PROBLEM REQUIREMENTS:
Retype word for word the lines of the data below, from the first to the one bearing "0.318 | 0.03 | 1 |", with that one included.

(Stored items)
——

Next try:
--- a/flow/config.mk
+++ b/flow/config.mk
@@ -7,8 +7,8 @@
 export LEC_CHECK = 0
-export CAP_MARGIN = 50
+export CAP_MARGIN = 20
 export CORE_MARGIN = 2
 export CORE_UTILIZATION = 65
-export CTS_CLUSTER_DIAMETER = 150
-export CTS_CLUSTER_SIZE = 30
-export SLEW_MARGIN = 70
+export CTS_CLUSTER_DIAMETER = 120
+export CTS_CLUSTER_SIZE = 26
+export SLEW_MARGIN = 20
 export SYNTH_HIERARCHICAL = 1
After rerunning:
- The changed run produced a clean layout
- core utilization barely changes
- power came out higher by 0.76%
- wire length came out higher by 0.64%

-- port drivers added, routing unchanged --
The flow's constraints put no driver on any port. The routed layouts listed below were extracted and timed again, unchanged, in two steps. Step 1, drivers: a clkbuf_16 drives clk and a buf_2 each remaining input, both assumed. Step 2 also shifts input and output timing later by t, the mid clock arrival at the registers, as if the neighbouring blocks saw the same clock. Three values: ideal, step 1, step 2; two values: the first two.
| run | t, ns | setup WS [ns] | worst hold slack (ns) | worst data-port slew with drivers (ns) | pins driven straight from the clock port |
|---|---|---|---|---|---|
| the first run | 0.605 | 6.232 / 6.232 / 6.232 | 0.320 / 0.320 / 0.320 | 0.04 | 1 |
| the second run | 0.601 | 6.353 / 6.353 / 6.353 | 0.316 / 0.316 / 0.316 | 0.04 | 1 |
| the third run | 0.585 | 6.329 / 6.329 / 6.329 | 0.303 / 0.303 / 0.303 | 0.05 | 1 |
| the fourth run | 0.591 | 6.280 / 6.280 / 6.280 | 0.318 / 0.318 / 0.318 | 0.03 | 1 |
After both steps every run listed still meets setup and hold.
Background: an optimization exercise with open tools, aiming at small area, a short achievable clock period and few clock cycles. Do not read the settings as production practice. In this exercise RTL edits were held to simulation tests only and were not proved equivalent to the original. No activity file was given, so power comes from the tool's default toggle rates.

try-willow:
Design matrix_saddle_point_count, start of the top module:
module matrix_saddle_point_count #(
  parameter int MAX_ROWS = 8,
  parameter int MAX_COLS = 8
) (
  input  logic                              clk_i,
  input  logic                              rst_ni,
  input  logic                              elem_valid_i,
  output logic                              elem_ready_o,
  input  logic signed [msp_pkg::DATA_W-1:0] elem_value_i,
  output logic                              count_valid_o,
  input  logic                              count_ready_i,
  output logic [msp_pkg::COUNT_W-1:0]       count_o,
  input  logic                              cfg_we_i,
  input  logic [msp_pkg::CFG_IDX_W-1:0]     cfg_idx_i,
  input  logic [msp_pkg::CFG_W-1:0]         cfg_data_i
);
For scale: roughly 1800 cells after synthesis, roughly 710 flip-flops, roughly 55 I/O pins, about 27000 µm² of cells after synthesis.
export LEC_CHECK = 0
export CAP_MARGIN = 20
export CORE_MARGIN = 2
export CORE_UTILIZATION = 35
export CTS_CLUSTER_DIAMETER = 80
export CTS_CLUSTER_SIZE = 30
export PLACE_DENSITY = 0.5
export SETUP_SLACK_MARGIN = 5
export SLEW_MARGIN = 20
export SYNTH_MEMORY_MAX_BITS = 16384
create_clock -name core_clock -period 8.0 [get_ports {clk_i}]
standard.sh (not shown) runs the stock make flow with config.mk's settings and CLKGATE_MAP_FILE= SYNTH_SCRIPT=/design/flow/synth_recipe.tcl, a recipe that flattens the netlist after the stock synthesis.
==> flow/flow/run.sh <==
#!/bin/bash
set -euo pipefail
sed -e 's/SETUP_SLACK_MARGIN=[0-9.]*/SETUP_SLACK_MARGIN=5.35/' standard.sh > standard_tight.sh
bash standard_tight.sh > standard.log 2>&1
Testbench counts of try-willow, summed over its fixed seeds: cycles 3,948.
Background: an optimization exercise with open tools, aiming at small area, a short achievable clock period and few clock cycles. Do not read the settings as production practice. Power is estimated from default activity; no workload was simulated.

==> flow/design.v (excerpt) <==
module battle_engine (
    input  logic                          clk_25MHz,
    input  logic                          rst,
    input  logic                          start,
    input  logic                          frame_valid,
    output logic                          frame_ready,
    input  logic                          spawn_valid,
    output logic                          spawn_ready,
    input  logic                          spawn_enemy,
    input  logic [battle_pkg::type_w-1:0] spawn_type,
    output logic [battle_pkg::hp_w-1:0]   tower_hp_enemy,
    output logic [battle_pkg::hp_w-1:0]   tower_hp_army,
    output logic [battle_pkg::slot_w:0]   enemy_count,
    output logic [battle_pkg::slot_w:0]   army_count,
    output logic [battle_pkg::x_w-1:0]    enemy_front_x,
    output logic [battle_pkg::x_w-1:0]    army_front_x,
    output logic                          game_win,
    output logic                          game_lose
);
    logic                           frame_go;
    logic                           spawn_go_e;
    logic                           spawn_go_a;
    logic                           has_free_e;
    logic                           has_free_a;
    logic                           alive_e;
    logic                           alive_a;
    logic [battle_pkg::dmg_w-1:0]   dmg_unit_e;
    logic [battle_pkg::dmg_w-1:0]   dmg_tower_e;
    logic [battle_pkg::dmg_w-1:0]   dmg_unit_a;
    logic [battle_pkg::dmg_w-1:0]   dmg_tower_a;
    unit_squad #(.side_enemy(1'b1)) u_enemy (
        .clk_25MHz(clk_25MHz), .rst(rst), .start(start),
        .spawn_go(spawn_go_e), .spawn_type(spawn_type), .frame_go(frame_go),
        .opp_alive(alive_a), .opp_front_x(army_front_x), .dmg_in(dmg_unit_a),
        .has_free(has_free_e), .any_alive(alive_e), .alive_count(enemy_count),
        .front_x(enemy_front_x), .dmg_unit(dmg_unit_e), .dmg_tower(dmg_tower_e)
    );
    unit_squad #(.side_enemy(1'b0)) u_army (
        .clk_25MHz(clk_25MHz), .rst(rst), .start(start),
        .spawn_go(spawn_go_a), .spawn_type(spawn_type), .frame_go(frame_go),
        .opp_alive(alive_e), .opp_front_x(enemy_front_x), .dmg_in(dmg_unit_e),
        .has_free(has_free_a), .any_alive(alive_a), .alive_count(army_count),
  ...
==> flow/config.mk <==
export PLATFORM = sky130hd
export DESIGN_NAME = battle_engine
export DESIGN_NICKNAME = battle_engine
export VERILOG_FILES = /design/flow/design.v
export SDC_FILE = /design/flow/constraint.sdc
export NUM_CORES = 4
export LEC_CHECK = 0
export ABC_AREA = 1
export CAP_MARGIN = 20
export CORE_MARGIN = 2
export CORE_UTILIZATION = 40
export CTS_BUF_LIST = sky130_fd_sc_hd__clkbuf_8
export SETUP_SLACK_MARGIN = 5
export SLEW_MARGIN = 20
==> flow/constraint.sdc <==
create_clock -name core_clock -period 18.0 [get_ports {clk_25MHz}]
set_input_delay 3.6000 -clock core_clock [delete_from_list [all_inputs] [get_ports {clk_25MHz}]]
set_output_delay 3.6000 -clock core_clock [all_outputs]
set_load 0.01 [all_outputs]
standard.sh (not shown) runs the stock make flow with config.mk's settings and CLKGATE_MAP_FILE= SYNTH_SCRIPT=/design/flow/synth_recipe.tcl, a recipe that flattens the netlist after the stock synthesis.
==> flow/flow/run.sh <==
#!/bin/bash
set -euo pipefail
bash standard.sh SETUP_SLACK_MARGIN=10 \
    'BUFFER_PORTS_ARGS=-buffer_cell sky130_fd_sc_hd__buf_2' \
    'PLACE_PINS_ARGS=-group_pins {spawn_enemy spawn_ready}' \
    finish > standard_make.log 2>&1
Next try:
==> flow/flow/run.sh (replaced) <==
#!/bin/bash
set -euo pipefail
R=orfs/results/$FLOW_PLATFORM/battle_engine/base
L=orfs/logs/$FLOW_PLATFORM/battle_engine/base
LIB=$FLOW_HOME/platforms/$FLOW_PLATFORM/lib/sky130_fd_sc_hd__tt_025C_1v80.lib
YOSYS=$(command -v yosys || echo "$FLOW_HOME/../tools/install/yosys/bin/yosys")

bash standard.sh synth > standard_synth.log 2>&1

cp $R/1_2_yosys.v $R/1_2_yosys_standard.v
DU=$(grep -o -- "-dont_use [^ ]*" $L/1_2_yosys.log | sort -u | tr '\n' ' ')
KEEP=$(grep -o "sky130_fd_sc_hd__[a-z0-9_]*" $R/1_2_yosys_standard.v | sort -u \
       | grep -E "__(df|edf|sdf|dl|conb)" | tr '\n' ' ')
sed -e "s#@LIB@#$LIB#g" -e "s#@DU@#$DU#" -e "s#@KEEP@#$KEEP#" \
    -e "s#@IN@#$R/1_2_yosys_standard.v#" -e "s#@OUT@#$R/1_2_yosys.v#" \
    flow/remap.ys > remap_run.ys
"$YOSYS" -s remap_run.ys > remap.log 2>&1
rm -f $R/1_synth.odb $R/1_synth.sdc

bash standard.sh SETUP_SLACK_MARGIN=10.2 \
    'BUFFER_PORTS_ARGS=-buffer_cell sky130_fd_sc_hd__buf_2' \
    'PLACE_PINS_ARGS=-group_pins {spawn_enemy spawn_ready}' \
    finish > standard_make.log 2>&1
==> flow/flow/remap.ys (new file) <==
# Re-map the combinational logic of the standard synthesis netlist with an
# area-oriented ABC script. Registers (and tie cells) are kept as they are:
# same instances, names and cell types.
read_liberty -ignore_miss_func @LIB@
read_verilog @IN@
hierarchy -top battle_engine
blackbox @KEEP@
flatten
opt_clean -purge
abc -liberty @LIB@ @DU@ -script +strash;dc2;dch;map,-B,0.5;topo;
splitnets
opt_clean -purge
hilomap -singleton -hicell sky130_fd_sc_hd__conb_1 HI -locell sky130_fd_sc_hd__conb_1 LO
insbuf -buf sky130_fd_sc_hd__buf_4 A X
opt_clean -purge
tee -o remap_stat.txt stat -liberty @LIB@
write_verilog -noattr -noexpr -nohex -nodec @OUT@
- The new run completed with no timing, DRC or antenna violations
- clock skew shrinks by 0.037 ns
- area after synthesis shrinks by 8.0%
- total power shrinks by 21%
- wire length grows by 21%
Function was not checked in any run of this note: the RTL went through the layout flow alone.

==> re-timing with driven ports <==
Ports are ideal in the flow. The routed layouts listed here were re-timed in OpenROAD. Step 1 sets driving cells, clkbuf_16 on the clock port and buf_2 on the other inputs (assumed; they add their load-dependent delay and slew). Step 2 times the ports against the registers' clock, not the clock port: input delays grow and output delays shrink by t, the midpoint of the rising clock arrivals with the driver on. Three values: ideal, step 1, step 2; two values: the first two.
run	t (ns)	setup slack, ns	worst setup path after step 2	latest minus earliest clock arrival (ns)
the first run	0.912	10.122 / 10.122 / 10.122	register to register	0.110 / 0.111
the second run	0.931	10.273 / 10.263 / 9.487	input to register	0.071 / 0.071
After both steps setup and hold are still met in every run listed. For the second run, which loses most, drivers alone change the setup slack by -0.010 ns; drivers and shift together by -0.786 ns.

——

ANSWER FOR THE TASK:
Next try:
--- a/flow/config.mk
+++ b/flow/config.mk
@@ -7,8 +7,8 @@
 export LEC_CHECK = 0
-export CAP_MARGIN = 50
+export CAP_MARGIN = 20
 export CORE_MARGIN = 2
 export CORE_UTILIZATION = 65
-export CTS_CLUSTER_DIAMETER = 150
-export CTS_CLUSTER_SIZE = 30
-export SLEW_MARGIN = 70
+export CTS_CLUSTER_DIAMETER = 120
+export CTS_CLUSTER_SIZE = 26
+export SLEW_MARGIN = 20
 export SYNTH_HIERARCHICAL = 1
After rerunning:
- The changed run produced a clean layout
- core utilization barely changes
- power came out higher by 0.76%
- wire length came out higher by 0.64%

-- port drivers added, routing unchanged --
The flow's constraints put no driver on any port. The routed layouts listed below were extracted and timed again, unchanged, in two steps. Step 1, drivers: a clkbuf_16 drives clk and a buf_2 each remaining input, both assumed. Step 2 also shifts input and output timing later by t, the mid clock arrival at the registers, as if the neighbouring blocks saw the same clock. Three values: ideal, step 1, step 2; two values: the first two.
| run | t, ns | setup WS [ns] | worst hold slack (ns) | worst data-port slew with drivers (ns) | pins driven straight from the clock port |
|---|---|---|---|---|---|
| the first run | 0.605 | 6.232 / 6.232 / 6.232 | 0.320 / 0.320 / 0.320 | 0.04 | 1 |
| the second run | 0.601 | 6.353 / 6.353 / 6.353 | 0.316 / 0.316 / 0.316 | 0.04 | 1 |
| the third run | 0.585 | 6.329 / 6.329 / 6.329 | 0.303 / 0.303 / 0.303 | 0.05 | 1 |
| the fourth run | 0.591 | 6.280 / 6.280 / 6.280 | 0.318 / 0.318 / 0.318 | 0.03 | 1 |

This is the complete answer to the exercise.